20 JUNE 1981, Page 29

Low life

Bloody Sunday

Jeffrey Bernard

Sundays used to pass by almost unnoticed when I was living in Lambourn. Now, in rhapsodic Kentish Town, I start dreading them from the moment of waking on Friday morning. Why we're just about the only country on earth that makes Sunday a closed-shop, death-warmed-up, roast-beefand-two-veg-at-4p.m. day of utter gloom, God alone knows and I hold him mainly responsible. For one thing the pubs should be open all day and for another why mayn't I have haddock or paella, or bamboo shoots with Fu-Yung chicken slices come to that? Take last Sunday. I spent three hours grafting away in the kitchen trying to get lunch to look good as well as taste good and the bastards turned up pissed at half past two. Lunch is at lunchtime, not teatime. And another thing. I myself am in favour of a cocktail or nine but why do these people have to stay in the pub till closing time when they could have drinks where they're having lunch? They reel in, lean over your stove and ask, 'How's the gravy coming on?' Then they produce a bottle of almost undrinkable plonk, hold it aloft with triumphant and fatuous grins and announce that they've brought you a priceless gift. By the time they're ready to eat the food's overdone and the salad is falling asleep. This week will thankfully be a break from, tradition. My daughter is coming to lunch. She will arrive at 11 a.m. in a sober frame of mind and we will then proceed to prepare fish fingers and chips garnished with an entire bottle of tomato ketchup all washed down with Coca-Cola. We will not spend the entire afternoon discussing sex or how drunk we were the night before, but give her five or six years and we could be.

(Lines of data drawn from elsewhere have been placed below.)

<file path="src/rtl/ird_pkg.sv">
// ----------------------------------------------------------------------------
// ird_pkg
// Shared types and constants for the integer to radix digit converter.
// ----------------------------------------------------------------------------
package ird_pkg;

    localparam int MAX_DIGITS_DEF = 32;
    localparam int VALUE_BITS_DEF = 31;

    localparam int RADIX_W = 6;
    localparam int DIGIT_W = 6;
    localparam int CHAR_W  = 7;

    localparam logic [RADIX_W-1:0] RADIX_RESET = RADIX_W'(10);
    localparam logic [RADIX_W-1:0] RADIX_MIN   = RADIX_W'(2);
    localparam logic [RADIX_W-1:0] RADIX_MAX   = RADIX_W'(36);
    localparam logic [CHAR_W-1:0]  CHAR_ZERO   = CHAR_W'(48);

    typedef enum logic [2:0] {
        ST_IDLE,
        ST_DIV,
        ST_RD,
        ST_LD,
        ST_OUT
    } ird_state_t;

endpackage

</file>
<file path="src/rtl/integer_to_radix_digits.sv">
// ----------------------------------------------------------------------------
// integer_to_radix_digits
// Converts a non-negative integer into its digits in a configurable radix,
// most significant digit first, one output item per digit.
// ----------------------------------------------------------------------------
//
//  port group   dir  handshake          payload
//  ----------   ---  ---------          -------
//  s_*          in   s_valid/s_ready    s_value
//  m_*          out  m_valid/m_ready    m_digit, m_digit_char, m_last_digit
//  cfg_*        in   cfg_wr_en          cfg_wr_data (radix, clamped to 2..36)
//
//  One restoring divider (one quotient bit per cycle) is reused for every
//  digit. Each digit is then read back from the digit memory in states RD
//  and LD and held in OUT until the output takes it. s_ready is high only
//  in idle. Reset (aresetn, synchronous) sets the radix to 10 and returns
//  to idle; the digit memory is not cleared.
//
module integer_to_radix_digits #(
    parameter int MAX_DIGITS = ird_pkg::MAX_DIGITS_DEF,
    parameter int VALUE_BITS = ird_pkg::VALUE_BITS_DEF
) (
    input  logic                          aclk,
    input  logic                          aresetn,

    input  logic                          cfg_wr_en,
    input  logic [ird_pkg::RADIX_W-1:0]   cfg_wr_data,

    input  logic                          s_valid,
    output logic                          s_ready,
    input  logic [VALUE_BITS-1:0]         s_value,

    output logic                          m_valid,
    input  logic                          m_ready,
    output logic [ird_pkg::DIGIT_W-1:0]   m_digit,
    output logic [ird_pkg::CHAR_W-1:0]    m_digit_char,
    output logic                          m_last_digit
);

    localparam int IDX_W = $clog2(MAX_DIGITS);
    localparam int CNT_W = $clog2(MAX_DIGITS + 1);
    localparam int BIT_W = $clog2(VALUE_BITS);
    localparam int DW    = ird_pkg::DIGIT_W;
    localparam int RW    = ird_pkg::RADIX_W;

    // control
    ird_pkg::ird_state_t    state_reg, state_next;
    logic [RW-1:0]          radix_reg;
    logic [CNT_W-1:0]       cnt_reg, cnt_next;
    logic [CNT_W-1:0]       rd_idx_reg, rd_idx_next;
    logic [BIT_W-1:0]       bit_reg, bit_next;
    logic                   m_valid_reg, m_valid_next;

    // datapath
    logic [VALUE_BITS-1:0]  quo_reg, quo_next;
    logic [DW-1:0]          rem_reg, rem_next;
    logic [DW-1:0]          dig_reg, dig_next;
    logic                   last_reg, last_next;

    // digit memory
    logic [DW-1:0]          mem [MAX_DIGITS];
    logic                   mem_we;
    logic [DW-1:0]          rd_data_reg;

    logic [RW-1:0]          radix_eff;
    logic [DW:0]            trial;
    logic                   trial_ge;
    logic [VALUE_BITS-1:0]  quo_shift;
    logic [DW-1:0]          rem_step;

    always_comb begin
        if (radix_reg < ird_pkg::RADIX_MIN) begin
            radix_eff = ird_pkg::RADIX_MIN;
        end else if (radix_reg > ird_pkg::RADIX_MAX) begin
            radix_eff = ird_pkg::RADIX_MAX;
        end else begin
            radix_eff = radix_reg;
        end
    end

    // shared divider step: bring down the next dividend bit, shift in a quotient bit
    assign trial     = {rem_reg, quo_reg[VALUE_BITS-1]};
    assign trial_ge  = (trial >= {1'b0, radix_eff});
    assign quo_shift = {quo_reg[VALUE_BITS-2:0], trial_ge};
    assign rem_step  = trial_ge ? DW'(trial - {1'b0, radix_eff}) : trial[DW-1:0];

    always_comb begin
        state_next   = state_reg;
        cnt_next     = cnt_reg;
        rd_idx_next  = rd_idx_reg;
        bit_next     = bit_reg;
        m_valid_next = m_valid_reg;
        quo_next     = quo_reg;
        rem_next     = rem_reg;
        dig_next     = dig_reg;
        last_next    = last_reg;
        mem_we       = 1'b0;

        case (state_reg)
            ird_pkg::ST_IDLE: begin
                if (s_valid) begin
                    quo_next   = s_value;
                    rem_next   = '0;
                    bit_next   = '0;
                    cnt_next   = '0;
                    state_next = ird_pkg::ST_DIV;
                end
            end
            ird_pkg::ST_DIV: begin
                quo_next = quo_shift;
                rem_next = rem_step;
                bit_next = bit_reg + BIT_W'(1);
                if (bit_reg == BIT_W'(VALUE_BITS - 1)) begin
                    // digit done: store remainder, decide whether to go on
                    mem_we   = 1'b1;
                    cnt_next = cnt_reg + CNT_W'(1);
                    rem_next = '0;
                    bit_next = '0;
                    if (quo_shift == '0 ||
                        (cnt_reg + CNT_W'(1)) >= CNT_W'(MAX_DIGITS)) begin
                        rd_idx_next = cnt_reg;
                        state_next  = ird_pkg::ST_RD;
                    end
                end
            end
            ird_pkg::ST_RD: begin
                state_next = ird_pkg::ST_LD;
            end
            ird_pkg::ST_LD: begin
                dig_next     = rd_data_reg;
                last_next    = (rd_idx_reg == '0);
                m_valid_next = 1'b1;
                state_next   = ird_pkg::ST_OUT;
            end
            ird_pkg::ST_OUT: begin
                if (m_ready) begin
                    m_valid_next = 1'b0;
                    if (last_reg) begin
                        state_next = ird_pkg::ST_IDLE;
                    end else begin
                        rd_idx_next = rd_idx_reg - CNT_W'(1);
                        state_next  = ird_pkg::ST_RD;
                    end
                end
            end
            default: begin
                state_next   = ird_pkg::ST_IDLE;
                m_valid_next = 1'b0;
            end
        endcase
    end

    always_ff @(posedge aclk) begin
        if (!aresetn) begin
            state_reg   <= ird_pkg::ST_IDLE;
            radix_reg   <= ird_pkg::RADIX_RESET;
            cnt_reg     <= '0;
            rd_idx_reg  <= '0;
            bit_reg     <= '0;
            m_valid_reg <= 1'b0;
        end else begin
            state_reg   <= state_next;
            cnt_reg     <= cnt_next;
            rd_idx_reg  <= rd_idx_next;
            bit_reg     <= bit_next;
            m_valid_reg <= m_valid_next;
            if (cfg_wr_en) begin
                radix_reg <= cfg_wr_data;
            end
        end
    end

    always_ff @(posedge aclk) begin
        quo_reg  <= quo_next;
        rem_reg  <= rem_next;
        dig_reg  <= dig_next;
        last_reg <= last_next;
    end

    always_ff @(posedge aclk) begin
        if (mem_we) begin
            mem[cnt_reg[IDX_W-1:0]] <= rem_step;
        end
    end

    always_ff @(posedge aclk) begin
        rd_data_reg <= mem[rd_idx_reg[IDX_W-1:0]];
    end

    assign s_ready      = (state_reg == ird_pkg::ST_IDLE);
    assign m_valid      = m_valid_reg;
    assign m_digit      = dig_reg;
    assign m_digit_char = ird_pkg::CHAR_ZERO + {1'b0, dig_reg};
    assign m_last_digit = last_reg;

    // ------------------------------------------------------------------------
    // assertions
    // ------------------------------------------------------------------------
    a_no_accept_while_busy: assert property (@(posedge aclk) disable iff (!aresetn)
        s_ready |-> !m_valid_reg)
        else $error("input ready while an output item is pending");

    a_digit_below_radix: assert property (@(posedge aclk) disable iff (!aresetn)
        m_valid_reg |-> (dig_reg < radix_eff))
        else $error("digit not below radix");

    a_rd_idx_in_range: assert property (@(posedge aclk) disable iff (!aresetn)
        m_valid_reg |-> (rd_idx_reg < cnt_reg))
        else $error("read index beyond digit count");

    a_accept_starts_div: assert property (@(posedge aclk) disable iff (!aresetn)
        (s_valid && s_ready) |=> (state_reg == ird_pkg::ST_DIV && cnt_reg == '0))
        else $error("accepted item did not start division");

    a_count_bounded: assert property (@(posedge aclk) disable iff (!aresetn)
        cnt_reg <= CNT_W'(MAX_DIGITS))
        else $error("digit count above limit");

endmodule
</file>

By the way, speaking of gravy there's a man who's such a Sunday-obsessed nutter that it's an understanding that he makes the gravy wherever he's invited and he actually brings his own ingredients with him. Then there's that strange working-class ritual, so I'm told, of having sexual intercourse after Sunday lunch, on the floor in front of the television set. What is so unattractive about having sex at, say, 5.30 p.m. on a Tuesday I can't imagine. And another thing. They actually recommend 'good Sunday boozers' as being the ones where no women appear, and if there's one thing I can't stand it's places with no women.

But there is just one Sunday every year which I look forward to eagerly and that's the day of the Lambourn Lurcher Show which is held on Peter Walwyn's land at Seven Barrows. I've written about it before so I'll say no more other than that any Sunday with the Walwyns is an exception to the rule of ghastly Sundays. Another gripe I've got is to do with the compulsion I have to buy the Sunday papers. I sometimes think that, apart from the date on the paper, you could pick up any of them and not know the difference. If it's not Nicholson's letters in the review section then it's Virginia Woolf's diaries with colour pictures in the magazine.

A really grizzly sight on a Sunday at midday is the middle-aged, liberal hippy ordering his first pint in the twee Hampstead or scruffy Chelsea local .Just as Irishmen dress up to go to mass before getting pissed so liberals get busy by keeping down appearances. Mine host is overcome by thoughts of Christian charity and puts the odd peanut and cube of cheddar on the bar having ripped you off all week, and I for one can't move for the dogs and children.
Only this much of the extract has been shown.